[What you should do]
Every line from the one containing "export DETAILED_ROUTE_END_ITERATION = 10" to the one containing "and2_1 14, and3_1" in the records below, both included, must be set down exactly, and no other line.
(Beginning of Provided entries)
File: src/rtl/sweep_learn_meas_pkg.sv
// Shared definitions for the learn-mode sweep: FSM encoding, amplitude width and the
// default sweep constants also used by the frequency stepper.
package sweep_learn_meas_pkg;

    typedef enum logic [2:0] {
        ST_IDLE,
        ST_SETTLE,
        ST_MEASURE,
        ST_STORE,
        ST_STEP,
        ST_DONE
    } state_t;

    localparam int DEF_DW          = 10;
    localparam int DEF_N_STEPS     = 96;
    localparam int DEF_ADDR_W      = 7;
    localparam int FIRST_FREQ_WORD = 4;

    // One extra bit so that a full-scale peak-to-peak span cannot overflow.
    function automatic int amp_width(input int dw);
        return dw + 1;
    endfunction

endpackage

File: src/rtl/sweep_amp_detect.sv
// Amplitude detector over a window of MEAS_SAMPLES valid samples: peak-to-peak by default,
// mean of |x| when AMP_MEAN_ABS_EN is defined. done_o flags the last sample of the window.
module sweep_amp_detect
    import sweep_learn_meas_pkg::*;
#(
    parameter int DW           = DEF_DW,
    parameter int MEAS_SAMPLES = 4096
) (
    input  logic          clk_50m,
    input  logic          rst,
    input  logic          clear_i,
    input  logic          valid_i,
    input  logic [DW-1:0] data_i,
    output logic          done_o,
    output logic [DW:0]   amp_o
);

    localparam int LOG2_N = $clog2(MEAS_SAMPLES);
    localparam int AMP_W  = amp_width(DW);
    localparam logic signed [DW-1:0] POS_MAX = {1'b0, {(DW-1){1'b1}}};
    localparam logic signed [DW-1:0] NEG_MAX = {1'b1, {(DW-1){1'b0}}};

    logic signed [DW-1:0] sample;
    logic [LOG2_N-1:0]    cnt_q, cnt_d;

    assign sample = $signed(data_i);
    assign done_o = valid_i && !clear_i && (cnt_q == {LOG2_N{1'b1}});

    always_comb begin
        cnt_d = cnt_q;
        if (clear_i) begin
            cnt_d = '0;
        end else if (valid_i) begin
            cnt_d = cnt_q + 1'b1;
        end
    end

    always_ff @(posedge clk_50m) begin
        if (rst) begin
            cnt_q <= '0;
        end else begin
            cnt_q <= cnt_d;
        end
    end

`ifdef AMP_MEAN_ABS_EN
    localparam int ACC_W = DW + LOG2_N;

    logic [ACC_W-1:0] acc_q, acc_d;

    // The most negative code has no positive twin; clamp it to the largest magnitude.
    function automatic logic [DW-2:0] abs_sat(input logic signed [DW-1:0] x);
        logic signed [DW-1:0] neg;
        neg = -x;
        if (x == NEG_MAX) begin
            return POS_MAX[DW-2:0];
        end else if (x < 0) begin
            return neg[DW-2:0];
        end else begin
            return x[DW-2:0];
        end
    endfunction

    always_comb begin
        acc_d = acc_q;
        if (clear_i) begin
            acc_d = '0;
        end else if (valid_i) begin
            acc_d = acc_q + ACC_W'(abs_sat(sample));
        end
    end

    always_ff @(posedge clk_50m) begin
        if (rst) begin
            acc_q <= '0;
        end else begin
            acc_q <= acc_d;
        end
    end

    assign amp_o = {1'b0, acc_q[ACC_W-1:LOG2_N]};
`else
    logic signed [DW-1:0] min_q, min_d;
    logic signed [DW-1:0] max_q, max_d;

    function automatic logic [AMP_W-1:0] span(input logic signed [DW-1:0] hi,
                                              input logic signed [DW-1:0] lo);
        logic signed [AMP_W-1:0] d;
        d = {hi[DW-1], hi} - {lo[DW-1], lo};
        return d[AMP_W-1] ? '0 : d;
    endfunction

    always_comb begin
        min_d = min_q;
        max_d = max_q;
        if (clear_i) begin
            min_d = POS_MAX;
            max_d = NEG_MAX;
        end else if (valid_i) begin
            if (sample < min_q) min_d = sample;
            if (sample > max_q) max_d = sample;
        end
    end

    always_ff @(posedge clk_50m) begin
        if (rst) begin
            min_q <= '0;
            max_q <= '0;
        end else begin
            min_q <= min_d;
            max_q <= max_d;
        end
    end

    assign amp_o = span(max_q, min_q);
`endif

endmodule

File: src/rtl/sweep_learn_meas.sv
// Learn-mode receive sequencer: settle, measure amplitude, store one word per frequency step,
// pulse next_freq, repeat N_STEPS times. Define AMP_MEAN_ABS_EN for mean-|x| amplitude.
module sweep_learn_meas
    import sweep_learn_meas_pkg::*;
#(
    parameter int SETTLE_CYC   = 50000,
    parameter int MEAS_SAMPLES = 4096,
    parameter int N_STEPS      = DEF_N_STEPS,
    parameter int ADDR_W       = DEF_ADDR_W,
    parameter int DW           = DEF_DW,
    parameter int PULSE_CYC    = 4
) (
    input  logic              clk_50m,
    input  logic              rst,
    input  logic              learn_en,
    input  logic              adc_valid,
    input  logic [DW-1:0]     adc_data,
    output logic              next_freq,
    output logic              amp_we,
    output logic [ADDR_W-1:0] amp_addr,
    output logic [DW:0]       amp_data,
    output logic              learn_busy,
    output logic              learn_done
);

    localparam int CNT_MAX = (SETTLE_CYC > PULSE_CYC) ? SETTLE_CYC : PULSE_CYC;
    localparam int CNT_W   = $clog2(CNT_MAX + 1);
    localparam logic [CNT_W-1:0]  SETTLE_LAST = CNT_W'(SETTLE_CYC - 1);
    localparam logic [CNT_W-1:0]  PULSE_LAST  = CNT_W'(PULSE_CYC - 1);
    localparam logic [ADDR_W-1:0] IDX_LAST    = ADDR_W'(N_STEPS - 1);

    state_t            state_q, state_d;
    logic [CNT_W-1:0]  cnt_q, cnt_d;
    logic [ADDR_W-1:0] idx_q, idx_d;
    logic              learn_en_q;
    logic              learn_rise;
    logic              meas_clear;
    logic              meas_valid;
    logic              meas_done;
    logic [DW:0]       meas_amp;

    assign learn_rise = learn_en && !learn_en_q;
    assign meas_clear = (state_q == ST_SETTLE);
    assign meas_valid = adc_valid && (state_q == ST_MEASURE);

    sweep_amp_detect #(
        .DW          (DW),
        .MEAS_SAMPLES(MEAS_SAMPLES)
    ) u_amp_detect (
        .clk_50m(clk_50m),
        .rst    (rst),
        .clear_i(meas_clear),
        .valid_i(meas_valid),
        .data_i (adc_data),
        .done_o (meas_done),
        .amp_o  (meas_amp)
    );

    // learn_en_q resets high so a level held through reset is not mistaken for a new request.
    always_ff @(posedge clk_50m) begin
        if (rst) begin
            state_q    <= ST_IDLE;
            cnt_q      <= '0;
            idx_q      <= '0;
            learn_en_q <= 1'b1;
        end else begin
            state_q    <= state_d;
            cnt_q      <= cnt_d;
            idx_q      <= idx_d;
            learn_en_q <= learn_en;
        end
    end

    always_comb begin
        state_d    = state_q;
        cnt_d      = cnt_q;
        idx_d      = idx_q;
        next_freq  = 1'b0;
        amp_we     = 1'b0;
        amp_addr   = '0;
        amp_data   = '0;
        learn_busy = 1'b0;
        learn_done = 1'b0;

        unique case (state_q)
            ST_IDLE: begin
                cnt_d = '0;
                idx_d = '0;
                if (learn_rise) state_d = ST_SETTLE;
            end
            ST_SETTLE: begin
                learn_busy = 1'b1;
                if (cnt_q == SETTLE_LAST) begin
                    cnt_d   = '0;
                    state_d = ST_MEASURE;
                end else begin
                    cnt_d = cnt_q + 1'b1;
                end
            end
            ST_MEASURE: begin
                learn_busy = 1'b1;
                if (meas_done) state_d = ST_STORE;
            end
            ST_STORE: begin
                learn_busy = 1'b1;
                amp_we     = learn_en;
                amp_addr   = idx_q;
                amp_data   = meas_amp;
                cnt_d      = '0;
                state_d    = (idx_q == IDX_LAST) ? ST_DONE : ST_STEP;
            end
            ST_STEP: begin
                learn_busy = 1'b1;
                next_freq  = 1'b1;
                if (cnt_q == PULSE_LAST) begin
                    cnt_d   = '0;
                    idx_d   = idx_q + 1'b1;
                    state_d = ST_SETTLE;
                end else begin
                    cnt_d = cnt_q + 1'b1;
                end
            end
            ST_DONE: begin
                learn_done = 1'b1;
            end
            default: begin
                state_d = ST_IDLE;
            end
        endcase

        // Dropping learn_en abandons the sweep from anywhere, including DONE.
        if (state_q != ST_IDLE && !learn_en) begin
            state_d = ST_IDLE;
            cnt_d   = '0;
            idx_d   = '0;
        end
    end

endmodule

File: config.mk
export PLATFORM = sky130hd
export DESIGN_NAME = sweep_learn_meas
export DESIGN_NICKNAME = d
export VERILOG_FILES = /design/src/rtl/sweep_learn_meas_pkg.sv /design/src/rtl/sweep_amp_detect.sv /design/src/rtl/sweep_learn_meas.sv
export SDC_FILE = /design/constraint.sdc
export NUM_CORES = 1
export LEC_CHECK = 0
export CAP_MARGIN = 15
export CORE_MARGIN = 10
export CORE_UTILIZATION = 37
export CTS_CLUSTER_DIAMETER = 50
export DETAILED_ROUTE_END_ITERATION = 10
export SLEW_MARGIN = 25
export SYNTH_ARGS = -nofsm -noshare
export SYNTH_HDL_FRONTEND = slang
export SYNTH_SLANG_ARGS = --single-unit
File: constraint.sdc
create_clock -name clk_50m -period 5.45 [get_ports clk_50m]
set_input_delay 0.545 -clock clk_50m [delete_from_list [all_inputs] [get_ports clk_50m]]
set_output_delay 0.545 -clock clk_50m [all_outputs]
set_load 0.005 [all_outputs]
==> results of run 1 <==
## through the flow
| step | setup slack (ps) | util | power [mW] | cells |
|---|---|---|---|---|
| after global routing | 927 | 0.436 | 1.18 | 661 |
| final | 1110 | 0.436 | 1.11 | 661 |
| after CTS | 1140 | 0.436 | 1.12 | 661 |
| after floorplan | 2550 | - | 0.680 | 488 |
| after detailed placement | 1540 | 0.419 | 0.750 | 645 |
| after global placement | 1660 | 0.419 | 0.747 | 645 |
## critical path, stage by stage (launching register included)
cell and delay, ps:
dfxtp_1 350, inv_1 70, ha_1 160, inv_1 60, fa_1 430, a211oi_1 390
o21bai_1 160, a2111oi_0 730, nor4_1 130, nor4_1 400, clkdlybuf4s50_1 580
## worst min path at each step
stage	cells after the start	startpoint	to	slack (ps)
2_1_floorplan	2	u_amp_detect.min_q[9]	u_amp_detect.min_q[9]	430
3_3_place_gp	2	u_amp_detect.min_q[9]	u_amp_detect.min_q[9]	440
3_5_place_dp	2	u_amp_detect.min_q[9]	u_amp_detect.min_q[9]	460
4_1_cts	2	u_amp_detect.min_q[9]	u_amp_detect.min_q[9]	470
5_1_grt	2	u_amp_detect.min_q[9]	u_amp_detect.min_q[9]	490
6_report	2	u_amp_detect.min_q[9]	u_amp_detect.min_q[9]	470
## routing by layer
layer / part of all wire / global-route usage / wire (µm)
met5: 0 / 0 / 0
met4: 0.016 / 0.0576 / 170
met3: 0.026 / 0.0283 / 280
met2: 0.48 / 0.225 / 5200
met1: 0.48 / 0.168 / 5140
## cell usage in the layout (no fill, tap or decap), types with 4 or more instances in the layout
master and instances:
a211oi_1 20, a21oi_1 15, a221o_1 9, a22oi_1 9, a311o_1 5, a31oi_1 5
and2_1 14, and3_1 9, clkbuf_8 9, clkdlybuf4s50_1 34, dfxtp_1 59, ha_1 32
inv_1 32, nand2_1 25, nand2b_1 4, nand3_1 14, nand4_1 14, nor2_1 49
nor2b_1 5, nor3_1 14, nor3b_1 4, nor4_1 6, o21a_1 4, o21ai_0 11
o21ai_1 5, o311a_1 6, xnor2_1 16, xor2_1 13
## state kept, by name, summed over array words and instances (netlist names)
signal and cells:
state_q 3, cnt_q 16, u_amp_detect.min_q 10, u_amp_detect.max_q 10, idx_q 7, learn_en_q 1
u_amp_detect.cnt_q 12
(End of Provided entries)
[Task solution]
export DETAILED_ROUTE_END_ITERATION = 10
export SLEW_MARGIN = 25
export SYNTH_ARGS = -nofsm -noshare
export SYNTH_HDL_FRONTEND = slang
export SYNTH_SLANG_ARGS = --single-unit
File: constraint.sdc
create_clock -name clk_50m -period 5.45 [get_ports clk_50m]
set_input_delay 0.545 -clock clk_50m [delete_from_list [all_inputs] [get_ports clk_50m]]
set_output_delay 0.545 -clock clk_50m [all_outputs]
set_load 0.005 [all_outputs]
==> results of run 1 <==
## through the flow
| step | setup slack (ps) | util | power [mW] | cells |
|---|---|---|---|---|
| after global routing | 927 | 0.436 | 1.18 | 661 |
| final | 1110 | 0.436 | 1.11 | 661 |
| after CTS | 1140 | 0.436 | 1.12 | 661 |
| after floorplan | 2550 | - | 0.680 | 488 |
| after detailed placement | 1540 | 0.419 | 0.750 | 645 |
| after global placement | 1660 | 0.419 | 0.747 | 645 |
## critical path, stage by stage (launching register included)
cell and delay, ps:
dfxtp_1 350, inv_1 70, ha_1 160, inv_1 60, fa_1 430, a211oi_1 390
o21bai_1 160, a2111oi_0 730, nor4_1 130, nor4_1 400, clkdlybuf4s50_1 580
## worst min path at each step
stage	cells after the start	startpoint	to	slack (ps)
2_1_floorplan	2	u_amp_detect.min_q[9]	u_amp_detect.min_q[9]	430
3_3_place_gp	2	u_amp_detect.min_q[9]	u_amp_detect.min_q[9]	440
3_5_place_dp	2	u_amp_detect.min_q[9]	u_amp_detect.min_q[9]	460
4_1_cts	2	u_amp_detect.min_q[9]	u_amp_detect.min_q[9]	470
5_1_grt	2	u_amp_detect.min_q[9]	u_amp_detect.min_q[9]	490
6_report	2	u_amp_detect.min_q[9]	u_amp_detect.min_q[9]	470
## routing by layer
layer / part of all wire / global-route usage / wire (µm)
met5: 0 / 0 / 0
met4: 0.016 / 0.0576 / 170
met3: 0.026 / 0.0283 / 280
met2: 0.48 / 0.225 / 5200
met1: 0.48 / 0.168 / 5140
## cell usage in the layout (no fill, tap or decap), types with 4 or more instances in the layout
master and instances:
a211oi_1 20, a21oi_1 15, a221o_1 9, a22oi_1 9, a311o_1 5, a31oi_1 5
and2_1 14, and3_1 9, clkbuf_8 9, clkdlybuf4s50_1 34, dfxtp_1 59, ha_1 32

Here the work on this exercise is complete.